DIRECTIONS FOR THIS TASK. In your answer, reproduce exactly the lines from the beginning of the listing below through the one containing "mux | 2 | 1030 |", and only those lines.

DATA FOR THIS EXERCISE.
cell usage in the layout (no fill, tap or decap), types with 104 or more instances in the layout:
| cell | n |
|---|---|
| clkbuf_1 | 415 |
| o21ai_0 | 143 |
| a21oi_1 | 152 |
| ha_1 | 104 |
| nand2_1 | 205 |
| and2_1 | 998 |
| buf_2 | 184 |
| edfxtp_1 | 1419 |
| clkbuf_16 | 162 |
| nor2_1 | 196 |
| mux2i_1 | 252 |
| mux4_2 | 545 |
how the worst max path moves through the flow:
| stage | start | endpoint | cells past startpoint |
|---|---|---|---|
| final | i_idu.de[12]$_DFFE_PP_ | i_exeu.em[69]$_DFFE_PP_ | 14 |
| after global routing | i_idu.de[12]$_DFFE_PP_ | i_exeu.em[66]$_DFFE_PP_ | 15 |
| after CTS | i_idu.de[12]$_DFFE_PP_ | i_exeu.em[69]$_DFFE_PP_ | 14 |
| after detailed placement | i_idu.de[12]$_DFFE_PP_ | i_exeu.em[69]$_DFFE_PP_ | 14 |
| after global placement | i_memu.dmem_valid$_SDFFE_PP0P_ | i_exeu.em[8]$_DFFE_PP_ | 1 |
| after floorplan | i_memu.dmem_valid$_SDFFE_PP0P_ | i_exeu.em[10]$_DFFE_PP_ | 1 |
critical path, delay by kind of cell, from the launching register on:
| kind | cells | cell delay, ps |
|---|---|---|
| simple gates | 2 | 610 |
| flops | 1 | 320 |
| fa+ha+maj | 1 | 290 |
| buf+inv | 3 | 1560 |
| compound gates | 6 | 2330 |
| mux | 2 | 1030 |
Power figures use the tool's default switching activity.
--- config.mk ---
export PLATFORM = sky130hd
export DESIGN_NAME = pixel_normalizer
export DESIGN_NICKNAME = d
export VERILOG_FILES = /design/src/source/video_pkg.sv /design/src/source/kernel_pkg.sv /design/src/source/pixel_normalizer.sv
export SDC_FILE = /design/constraint.sdc
export NUM_CORES = 1
export LEC_CHECK = 0
export ABC_AREA = 1
export BUFFER_PORTS_ARGS = -buffer_cell sky130_fd_sc_hd__buf_4
export CORE_AREA = 2 2 40 57
export CTS_CLUSTER_SIZE = 24
export DETAILED_ROUTE_END_ITERATION = 6
export DIE_AREA = 0 0 42 59
export GPL_TIMING_DRIVEN = 0
export PLACE_DENSITY = 0.76
export SLEW_MARGIN = 20
export SYNTH_ARGS = -nofsm -noshare
export SYNTH_HDL_FRONTEND = slang
export SYNTH_SLANG_ARGS = --single-unit
export TNS_END_PERCENT = 20
--- constraint.sdc ---
create_clock -name clk -period 0.9 [get_ports clk]
set_input_delay 0.09 -clock clk [delete_from_list [all_inputs] [get_ports clk]]
set_output_delay 0.09 -clock clk [all_outputs]
set_load 0.01 [all_outputs]
`src/source/video_pkg.sv`:
```
package video_pkg;

    // Frame geometry
    localparam int line_width = 320;

    // Largest kernel edge, also the window edge
    localparam int window_size = 5;

    // Four full lines plus five pixels, newest pixel included
    localparam int history_depth = 4 * line_width + window_size;

    // One RGB444 pixel, red in the top nibble
    typedef struct packed {
        logic [3:0] red;
        logic [3:0] green;
        logic [3:0] blue;
    } rgb444_t;

    // 5x5 taps of one channel
    // [r][c] is (4-r) lines and (4-c) pixels older than the newest pixel
    typedef logic [0:window_size-1][0:window_size-1][3:0] channel_window_t;

    // Stream strobes
    typedef struct packed {
        logic valid;
        logic sop;
        logic eop;
    } stream_ctrl_t;

endpackage

```
`src/source/kernel_pkg.sv`:
```
package kernel_pkg;

    // Filter modes, anything undecoded falls back to bypass
    typedef enum logic [1:0] {
        KERNEL_BYPASS = 2'd0,
        KERNEL_3X3    = 2'd1,
        KERNEL_5X5    = 2'd2
    } kernel_mode_e;

    // Weights sum to 64
    localparam logic [0:4][0:4][2:0] weights_5x5 = '{
        '{3'd1, 3'd2, 3'd3, 3'd2, 3'd1},
        '{3'd2, 3'd3, 3'd4, 3'd3, 3'd2},
        '{3'd3, 3'd4, 3'd4, 3'd4, 3'd3},
        '{3'd2, 3'd3, 3'd4, 3'd3, 3'd2},
        '{3'd1, 3'd2, 3'd3, 3'd2, 3'd1}
    };

    // Weights sum to 32
    localparam logic [0:2][0:2][2:0] weights_3x3 = '{
        '{3'd3, 3'd4, 3'd3},
        '{3'd4, 3'd4, 3'd4},
        '{3'd3, 3'd4, 3'd3}
    };

    localparam int shift_3x3 = 5;
    localparam int shift_5x5 = 6;

    // Worst case 15 * 64 = 960
    localparam int conv_sum_width = 10;

    // Per-beat sideband carried next to the datapath
    typedef struct packed {
        video_pkg::stream_ctrl_t ctrl;
        kernel_mode_e            mode;
        video_pkg::rgb444_t      pixel;
    } beat_tag_t;

endpackage

```
`src/source/blur_control.sv`:
```
`timescale 1ns/1ps

module blur_control (
    input  logic                    clk,
    input  logic                    rst,
    input  logic [2:0]              kernel_sel,
    input  video_pkg::stream_ctrl_t ctrl_in,
    input  video_pkg::rgb444_t      pixel_in,
    output kernel_pkg::kernel_mode_e conv_mode,
    output kernel_pkg::beat_tag_t   out_tag
);

    localparam int tag_stages = 3;

    kernel_pkg::kernel_mode_e sel_mode;
    kernel_pkg::kernel_mode_e mode_q;
    kernel_pkg::kernel_mode_e beat_mode;
    kernel_pkg::beat_tag_t    tag_in;
    kernel_pkg::beat_tag_t    tag_q [1:tag_stages];
    logic                     sop_beat;

    // Select decode, unknown codes map to bypass
    always_comb begin
        case (kernel_sel)
            3'd1:    sel_mode = kernel_pkg::KERNEL_3X3;
            3'd2:    sel_mode = kernel_pkg::KERNEL_5X5;
            default: sel_mode = kernel_pkg::KERNEL_BYPASS;
        endcase
    end

    assign sop_beat = ctrl_in.valid && ctrl_in.sop;

    // Mode holds for the whole packet
    always_ff @(posedge clk) begin
        if (rst) begin
            mode_q <= kernel_pkg::KERNEL_BYPASS;
        end else if (sop_beat) begin
            mode_q <= sel_mode;
        end
    end

    // SOP beat already runs with the new mode
    assign beat_mode = sop_beat ? sel_mode : mode_q;

    assign tag_in.ctrl  = ctrl_in;
    assign tag_in.mode  = beat_mode;
    assign tag_in.pixel = pixel_in;

    // Tags advance every clock so idle cycles stay idle at the output
    always_ff @(posedge clk) begin
        tag_q[1] <= tag_in;
        for (int i = 2; i <= tag_stages; i++) begin
            tag_q[i] <= tag_q[i-1];
        end
        if (rst) begin
            for (int i = 1; i <= tag_stages; i++) begin
                tag_q[i].ctrl <= '0;
            end
        end
    end

    // Stage 1 lines up with the registered window
    assign conv_mode = tag_q[1].mode;

    // Stage 3 lines up with the finished sums
    assign out_tag = tag_q[tag_stages];

endmodule

```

TASK ANSWER.
cell usage in the layout (no fill, tap or decap), types with 104 or more instances in the layout:
| cell | n |
|---|---|
| clkbuf_1 | 415 |
| o21ai_0 | 143 |
| a21oi_1 | 152 |
| ha_1 | 104 |
| nand2_1 | 205 |
| and2_1 | 998 |
| buf_2 | 184 |
| edfxtp_1 | 1419 |
| clkbuf_16 | 162 |
| nor2_1 | 196 |
| mux2i_1 | 252 |
| mux4_2 | 545 |
how the worst max path moves through the flow:
| stage | start | endpoint | cells past startpoint |
|---|---|---|---|
| final | i_idu.de[12]$_DFFE_PP_ | i_exeu.em[69]$_DFFE_PP_ | 14 |
| after global routing | i_idu.de[12]$_DFFE_PP_ | i_exeu.em[66]$_DFFE_PP_ | 15 |
| after CTS | i_idu.de[12]$_DFFE_PP_ | i_exeu.em[69]$_DFFE_PP_ | 14 |
| after detailed placement | i_idu.de[12]$_DFFE_PP_ | i_exeu.em[69]$_DFFE_PP_ | 14 |
| after global placement | i_memu.dmem_valid$_SDFFE_PP0P_ | i_exeu.em[8]$_DFFE_PP_ | 1 |
| after floorplan | i_memu.dmem_valid$_SDFFE_PP0P_ | i_exeu.em[10]$_DFFE_PP_ | 1 |
critical path, delay by kind of cell, from the launching register on:
| kind | cells | cell delay, ps |
|---|---|---|
| simple gates | 2 | 610 |
| flops | 1 | 320 |
| fa+ha+maj | 1 | 290 |
| buf+inv | 3 | 1560 |
| compound gates | 6 | 2330 |
| mux | 2 | 1030 |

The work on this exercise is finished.